Uwielbiasz słuchać muzyki? Wspaniale. Jak najwięcej odpoczywaj, słuchając ulubionych kawałków. Twoje dziecko z pewnością je usłyszy, choć dla niego najlepszymi dźwiękami jest Twój głos i bicie Twego serca.
Słuchając ulubionej muzyki z pewnością wyciszasz się. Uwalniają się w Tobie pozytywne emocje, co z pewnością odczuwa Twój maluszek.
Przeprowadzono wile badań w zakresie wpływu muzyki na rozwój dziecka. Pionierem w tej dziedzinie był Gordon Show, który przeprowadził eksperyment wśród czterolatków. Udowodnił, że nauka gry na pianinie może mieć pozytywne wpływ na zrozumienie przestrzeni trójwymiarowej przez dzieci. Wielu badaczy potwierdziło tezę Show'a, a nawet pokusiło się o stwierdzenie, że muzyka musi mieć podobny wpływ na nienarodzone dzieci. Nikt do tej pory nie potwierdził ich tezy, ze względu na istniejące trudności w ciągłym monitorowaniu dzieci w ich życiu płodowym.
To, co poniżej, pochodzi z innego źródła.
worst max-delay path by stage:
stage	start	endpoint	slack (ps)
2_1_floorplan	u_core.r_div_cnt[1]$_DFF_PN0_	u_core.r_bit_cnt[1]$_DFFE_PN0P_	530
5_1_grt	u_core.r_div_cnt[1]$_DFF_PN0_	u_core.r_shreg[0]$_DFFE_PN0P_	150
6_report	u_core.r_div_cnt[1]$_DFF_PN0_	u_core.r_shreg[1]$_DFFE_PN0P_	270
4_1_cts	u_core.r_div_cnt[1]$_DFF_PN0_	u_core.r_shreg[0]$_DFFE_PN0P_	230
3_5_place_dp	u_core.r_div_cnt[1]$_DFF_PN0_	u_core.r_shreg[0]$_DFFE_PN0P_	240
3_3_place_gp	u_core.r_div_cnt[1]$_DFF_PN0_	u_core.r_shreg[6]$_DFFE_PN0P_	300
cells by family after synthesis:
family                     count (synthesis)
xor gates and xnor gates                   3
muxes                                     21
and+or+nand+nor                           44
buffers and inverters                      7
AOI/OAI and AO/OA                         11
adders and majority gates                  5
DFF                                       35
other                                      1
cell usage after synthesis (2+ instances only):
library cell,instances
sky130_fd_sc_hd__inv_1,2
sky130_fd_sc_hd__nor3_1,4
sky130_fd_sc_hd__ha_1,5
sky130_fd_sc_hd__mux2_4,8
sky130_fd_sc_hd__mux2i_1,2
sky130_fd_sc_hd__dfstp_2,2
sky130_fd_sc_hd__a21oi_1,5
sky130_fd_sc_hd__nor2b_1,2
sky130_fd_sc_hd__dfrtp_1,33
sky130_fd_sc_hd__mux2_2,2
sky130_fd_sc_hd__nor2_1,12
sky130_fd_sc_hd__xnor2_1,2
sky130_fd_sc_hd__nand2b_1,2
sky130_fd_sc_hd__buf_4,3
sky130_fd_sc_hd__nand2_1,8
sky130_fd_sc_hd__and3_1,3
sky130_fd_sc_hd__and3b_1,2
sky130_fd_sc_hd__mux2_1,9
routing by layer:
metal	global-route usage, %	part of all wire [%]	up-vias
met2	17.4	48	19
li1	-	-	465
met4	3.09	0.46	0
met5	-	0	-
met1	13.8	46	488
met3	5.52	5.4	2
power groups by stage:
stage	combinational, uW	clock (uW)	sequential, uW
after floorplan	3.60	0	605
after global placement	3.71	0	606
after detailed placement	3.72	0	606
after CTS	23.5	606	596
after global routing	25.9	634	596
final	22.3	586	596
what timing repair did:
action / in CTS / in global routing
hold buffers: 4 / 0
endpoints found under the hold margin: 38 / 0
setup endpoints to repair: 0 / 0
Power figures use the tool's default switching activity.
### config.mk
export PLATFORM = sky130hd
export DESIGN_NAME = sonar_varredura
export DESIGN_NICKNAME = d
export VERILOG_FILES = /design/src/rtl/sonar_varredura.sv
export SDC_FILE = /design/constraint.sdc
export NUM_CORES = 1
export LEC_CHECK = 0
export CAP_MARGIN = 20
export CORE_MARGIN = 2
export CORE_UTILIZATION = 45
export CTS_BUF_LIST = sky130_fd_sc_hd__clkbuf_16
export DETAILED_ROUTE_END_ITERATION = 8
export DONT_BUFFER_PORTS = 1
export SYNTH_ARGS = -nofsm -noshare
export SYNTH_HDL_FRONTEND = slang
export SYNTH_SLANG_ARGS = --single-unit
### constraint.sdc
create_clock -name clock -period 6 [get_ports clock]
set_clock_uncertainty 0.05 [all_clocks]
set_input_delay 1.2 -clock clock [delete_from_list [all_inputs] [get_ports clock]]
set_output_delay 1.2 -clock clock [all_outputs]
set_load 0.01 [all_outputs]
### src/rtl/sonar_varredura.sv
// Sonar sweep controller: steps the servo, triggers HC-SR04 measurements and
// streams one 7-byte ASCII frame per position ("Pp,ddd#") over the serial TX.
module sonar_varredura #(
    parameter int unsigned N_POS   = 8,
    parameter int unsigned POS_W   = 4,
    parameter int unsigned SETTLE  = 50000000,
    parameter int unsigned TIMEOUT = 1500000
) (
    input  logic             clock,
    input  logic             reset,
    input  logic             ligar,
    input  logic             modo,
    output logic             medir,
    input  logic             fim_medicao,
    input  logic [11:0]      medida,
    output logic [POS_W-1:0] posicao,
    output logic             tx_partida,
    output logic [7:0]       tx_dado,
    input  logic             tx_pronto,
    output logic             fim_posicao,
    output logic             erro_timeout,
    output logic [3:0]       db_estado
);

    localparam int unsigned SET_W = (SETTLE > 1) ? $clog2(SETTLE) : 1;
    localparam int unsigned TO_W  = (TIMEOUT > 2) ? $clog2(TIMEOUT) : 1;
    localparam int unsigned K_W   = 3;

    localparam logic [3:0] INICIAL    = 4'd0;
    localparam logic [3:0] ESPERA     = 4'd1;
    localparam logic [3:0] MEDE       = 4'd2;
    localparam logic [3:0] AGUARDA    = 4'd3;
    localparam logic [3:0] PREPARA    = 4'd4;
    localparam logic [3:0] TRANSMITE  = 4'd5;
    localparam logic [3:0] AGUARDA_TX = 4'd6;
    localparam logic [3:0] ATUALIZA   = 4'd7;

    localparam logic [POS_W-1:0] POS_LAST = POS_W'(N_POS - 1);
    localparam logic [SET_W-1:0] SET_LAST = SET_W'(SETTLE - 1);
    localparam logic [TO_W-1:0]  TO_LAST  = TO_W'(TIMEOUT - 2);
    localparam logic [K_W-1:0]   K_LAST   = K_W'(6);

    logic [3:0]       state, state_nxt;
    logic [SET_W-1:0] settle_cnt, settle_nxt;
    logic [TO_W-1:0]  tout_cnt, tout_nxt;
    logic [K_W-1:0]   k, k_nxt;
    logic [POS_W-1:0] pos_nxt;
    logic             dir_up, dir_nxt;
    logic             erro_nxt;
    logic [11:0]      med_q, med_nxt;
    logic [7:0]       tx_dado_nxt;
    logic             medir_nxt, partida_nxt, fim_pos_nxt;

    // Byte idx of the frame for the given position/measurement.
    function automatic logic [7:0] frame_byte(input logic [K_W-1:0] idx,
                                              input logic [3:0]     pos,
                                              input logic [11:0]    med,
                                              input logic           err);
        logic [7:0] b;
        logic [3:0] dig;
        b   = 8'h23;
        dig = 4'd0;
        case (idx)
            3'd0: b = 8'h50;
            3'd1: b = (pos < 4'd10) ? 8'h30 + {4'd0, pos} : 8'h37 + {4'd0, pos};
            3'd2: b = 8'h2C;
            3'd3, 3'd4, 3'd5: begin
                if (idx == 3'd3)      dig = med[11:8];
                else if (idx == 3'd4) dig = med[7:4];
                else                  dig = med[3:0];
                b = err ? 8'h2D : 8'h30 + {4'd0, dig};
            end
            default: b = 8'h23;
        endcase
        return b;
    endfunction

    always_ff @(posedge clock) begin
        if (reset) begin
            state        <= INICIAL;
            settle_cnt   <= '0;
            tout_cnt     <= '0;
            k            <= '0;
            posicao      <= '0;
            dir_up       <= 1'b1;
            erro_timeout <= 1'b0;
            med_q        <= '0;
            tx_dado      <= '0;
            medir        <= 1'b0;
            tx_partida   <= 1'b0;
            fim_posicao  <= 1'b0;
        end else begin
            state        <= state_nxt;
            settle_cnt   <= settle_nxt;
            tout_cnt     <= tout_nxt;
            k            <= k_nxt;
            posicao      <= pos_nxt;
            dir_up       <= dir_nxt;
            erro_timeout <= erro_nxt;
            med_q        <= med_nxt;
            tx_dado      <= tx_dado_nxt;
            medir        <= medir_nxt;
            tx_partida   <= partida_nxt;
            fim_posicao  <= fim_pos_nxt;
        end
    end

    assign db_estado = state;

    // Pulse outputs are registered from the state being entered, so each is
    // high exactly during its state's cycle.
    always_comb begin
        state_nxt   = state;
        settle_nxt  = settle_cnt;
        tout_nxt    = tout_cnt;
        k_nxt       = k;
        pos_nxt     = posicao;
        dir_nxt     = dir_up;
        erro_nxt    = erro_timeout;
        med_nxt     = med_q;
        tx_dado_nxt = tx_dado;
        medir_nxt   = 1'b0;
        partida_nxt = 1'b0;
        fim_pos_nxt = 1'b0;

        case (state)
            INICIAL: begin
                if (ligar) begin
                    state_nxt  = ESPERA;
                    settle_nxt = '0;
                end
            end
            ESPERA: begin
                if (settle_cnt == SET_LAST) begin
                    state_nxt = MEDE;
                    medir_nxt = 1'b1;
                end else begin
                    settle_nxt = settle_cnt + SET_W'(1);
                end
            end
            MEDE: begin
                tout_nxt  = '0;
                state_nxt = AGUARDA;
            end
            AGUARDA: begin
                // The medir cycle counts toward the allowed window.
                if (fim_medicao) begin
                    med_nxt   = medida;
                    erro_nxt  = 1'b0;
                    state_nxt = PREPARA;
                end else if (tout_cnt == TO_LAST) begin
                    erro_nxt  = 1'b1;
                    state_nxt = PREPARA;
                end else begin
                    tout_nxt = tout_cnt + TO_W'(1);
                end
            end
            PREPARA: begin
                k_nxt       = '0;
                state_nxt   = TRANSMITE;
                partida_nxt = 1'b1;
                tx_dado_nxt = frame_byte(K_W'(0), 4'(posicao), med_q, erro_timeout);
            end
            TRANSMITE: begin
                state_nxt = AGUARDA_TX;
            end
            AGUARDA_TX: begin
                if (tx_pronto) begin
                    if (k == K_LAST) begin
                        state_nxt   = ATUALIZA;
                        fim_pos_nxt = 1'b1;
                    end else begin
                        k_nxt       = k + K_W'(1);
                        state_nxt   = TRANSMITE;
                        partida_nxt = 1'b1;
                        tx_dado_nxt = frame_byte(k + K_W'(1), 4'(posicao), med_q, erro_timeout);
                    end
                end
            end
            ATUALIZA: begin
                if (!modo) begin
                    pos_nxt = (posicao == POS_LAST) ? '0 : posicao + POS_W'(1);
                end else if (posicao == POS_LAST) begin
                    pos_nxt = posicao - POS_W'(1);
                    dir_nxt = 1'b0;
                end else if (posicao == '0) begin
                    pos_nxt = posicao + POS_W'(1);
                    dir_nxt = 1'b1;
                end else begin
                    pos_nxt = dir_up ? posicao + POS_W'(1) : posicao - POS_W'(1);
                end
                settle_nxt = '0;
                state_nxt  = ligar ? ESPERA : INICIAL;
            end
            default: state_nxt = INICIAL;
        endcase
    end

endmodule
===== src/flat_wrapper.sv =====
// flat-port wrapper written by rule: the top's interface ports become plain ports
module seven_seg_scan_ctrl_flat 
#(
  parameter int NUM_DIGITS   = 4,
  parameter int GUARD_CYCLES = 500,
  parameter int ON_CYCLES    = 50000
)
  (clk, rst_n, bus_enable, bus_load, bus_value, bus_dp_mask, bus_blank_lz, bus_digit_sel, bus_an, bus_dp_n, bus_frame_done);
  seven_seg_scan_ctrl_if #(.NUM_DIGITS(NUM_DIGITS)) bus_i ();
  input  logic clk;
  input  logic rst_n;
  input wire logic [$bits(bus_i.enable)-1:0] bus_enable;
  input wire logic [$bits(bus_i.load)-1:0] bus_load;
  input wire logic [$bits(bus_i.value)-1:0] bus_value;
  input wire logic [$bits(bus_i.dp_mask)-1:0] bus_dp_mask;
  input wire logic [$bits(bus_i.blank_lz)-1:0] bus_blank_lz;
  output wire logic [$bits(bus_i.digit_sel)-1:0] bus_digit_sel;
  output wire logic [$bits(bus_i.an)-1:0] bus_an;
  output wire logic [$bits(bus_i.dp_n)-1:0] bus_dp_n;
  output wire logic [$bits(bus_i.frame_done)-1:0] bus_frame_done;
  assign bus_i.enable = bus_enable;
  assign bus_i.load = bus_load;
  assign bus_i.value = bus_value;
  assign bus_i.dp_mask = bus_dp_mask;
  assign bus_i.blank_lz = bus_blank_lz;
  assign bus_digit_sel = bus_i.digit_sel;
  assign bus_an = bus_i.an;
  assign bus_dp_n = bus_i.dp_n;
  assign bus_frame_done = bus_i.frame_done;
  seven_seg_scan_ctrl #(.NUM_DIGITS(NUM_DIGITS), .GUARD_CYCLES(GUARD_CYCLES), .ON_CYCLES(ON_CYCLES)) u_core (.clk(clk), .rst_n(rst_n), .bus(bus_i));
endmodule

===== config.mk =====
export PLATFORM = sky130hd
export DESIGN_NAME = seven_seg_scan_ctrl_flat
export DESIGN_NICKNAME = d
export VERILOG_FILES = /design/src/rtl/seven_seg_scan_ctrl_if.sv /design/src/rtl/seven_seg_scan_ctrl.sv /design/src/flat_wrapper.sv
export SDC_FILE = /design/constraint.sdc
export NUM_CORES = 1
export LEC_CHECK = 0
export CAP_MARGIN = 30
export CORE_UTILIZATION = 52
export DETAILED_ROUTE_END_ITERATION = 10
export PLACE_DENSITY = 0.88
export SYNTH_ARGS = -nofsm -noshare
export SYNTH_HDL_FRONTEND = slang
export SYNTH_SLANG_ARGS = --single-unit

===== constraint.sdc =====
create_clock -name clk -period 2.9 [get_ports clk]
set_input_delay 0.58 -clock clk [delete_from_list [all_inputs] [get_ports clk]]
set_output_delay 0.58 -clock clk [all_outputs]
set_load 0.05 [all_outputs]
## src/rtl/crc24_rx_check.sv

```systemverilog
// Receive-side BLE CRC-24 checker: runs the LFSR over header+payload bits,
// then compares the trailing 24 received CRC bits against the remainder.
module crc24_rx_check #(
   parameter int CRC_STATE_BIT_WIDTH = 24,
   parameter int LEN_BIT_WIDTH       = 8
) (
   input  logic                           clk,
   input  logic                           rst,
   input  logic [CRC_STATE_BIT_WIDTH-1:0] crc_state_init_bit,
   input  logic                           start,
   input  logic [LEN_BIT_WIDTH-1:0]       pdu_len_byte,
   input  logic                           data_in,
   input  logic                           data_in_valid,
   output logic                           busy,
   output logic                           crc_done,
   output logic                           crc_ok,
   output logic [CRC_STATE_BIT_WIDTH-1:0] lfsr
);

   localparam int CNT_W = LEN_BIT_WIDTH + 4;
   // Feedback taps x^10+x^9+x^6+x^4+x^3+x+1; x^24 is the shifted-out MSB.
   localparam logic [CRC_STATE_BIT_WIDTH-1:0] CRC_POLY = CRC_STATE_BIT_WIDTH'(24'h00065B);

   typedef enum logic [1:0] {IDLE, INFO, CRC, DONE} state_t;

   state_t                           state;
   logic [CNT_W-1:0]                 info_cnt;
   logic [4:0]                       crc_cnt;
   logic                             err;
   logic                             nb;
   logic [CRC_STATE_BIT_WIDTH-1:0]   lfsr_nxt;
   logic [CRC_STATE_BIT_WIDTH-1:0]   lfsr_init;
   logic [CNT_W-1:0]                 info_bits;

   // nb doubles as the CRC-phase mismatch flag: received bit vs. lfsr MSB.
   always_comb begin
      nb        = lfsr[CRC_STATE_BIT_WIDTH-1] ^ data_in;
      lfsr_nxt  = {lfsr[CRC_STATE_BIT_WIDTH-2:0], 1'b0} ^ (nb ? CRC_POLY : '0);
      lfsr_init = {crc_state_init_bit[7:0], crc_state_init_bit[15:8], crc_state_init_bit[23:16]};
      info_bits = CNT_W'({pdu_len_byte, 3'b000}) + CNT_W'(16);
   end

   always_ff @(posedge clk or posedge rst) begin
      if (rst) begin
         state    <= IDLE;
         busy     <= 1'b0;
         crc_done <= 1'b0;
         crc_ok   <= 1'b0;
         lfsr     <= '0;
         info_cnt <= '0;
         crc_cnt  <= '0;
         err      <= 1'b0;
      end else begin
         crc_done <= 1'b0;
         if (start) begin
            state    <= INFO;
            busy     <= 1'b1;
            crc_ok   <= 1'b0;
            err      <= 1'b0;
            lfsr     <= lfsr_init;
            info_cnt <= info_bits;
            crc_cnt  <= '0;
         end else begin
            case (state)
               IDLE: ;
               INFO: begin
                  if (data_in_valid) begin
                     lfsr     <= lfsr_nxt;
                     info_cnt <= info_cnt - CNT_W'(1);
                     if (info_cnt == CNT_W'(1)) begin
                        state   <= CRC;
                        crc_cnt <= 5'd24;
                     end
                  end
               end
               CRC: begin
                  if (data_in_valid) begin
                     lfsr    <= lfsr_nxt;
                     err     <= err | nb;
                     crc_cnt <= crc_cnt - 5'd1;
                     if (crc_cnt == 5'd1) begin
                        state    <= DONE;
                        crc_done <= 1'b1;
                        crc_ok   <= ~(err | nb);
                        busy     <= 1'b0;
                     end
                  end
               end
               DONE: state <= IDLE;
            endcase
         end
      end
   end

endmodule

```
Istnieją również teorie ekspertów, którzy uważają, że dziecko w brzuchu mamy jest w stanie zapamiętać muzykę zasłyszaną w życiu płodowym na tyle, by jako noworodek mógł na nią odpowiednio reagować. Najczęściej muzyka działa na nie uspokajająco lub usypiająco.
Badaniom nad muzykoterapią oddał się także Alfred Tomatis ( specjalista chorób uszu). Wykazał on bowiem, ze ucho jest:
- organem do słyszenia;
- organem do słuchania;
- instrumentem równowagi;
- instrumentem wyprostowanej postawy ciała;
- narzędziem kontrolujacym orientacje przestrzenną;
- narzędziem kontrolujacym mowę, język i głos;
- organem, który pobudza korę mózgową, przygotowując ją do świadomego wyłapywania bodźców z otaczającego świata.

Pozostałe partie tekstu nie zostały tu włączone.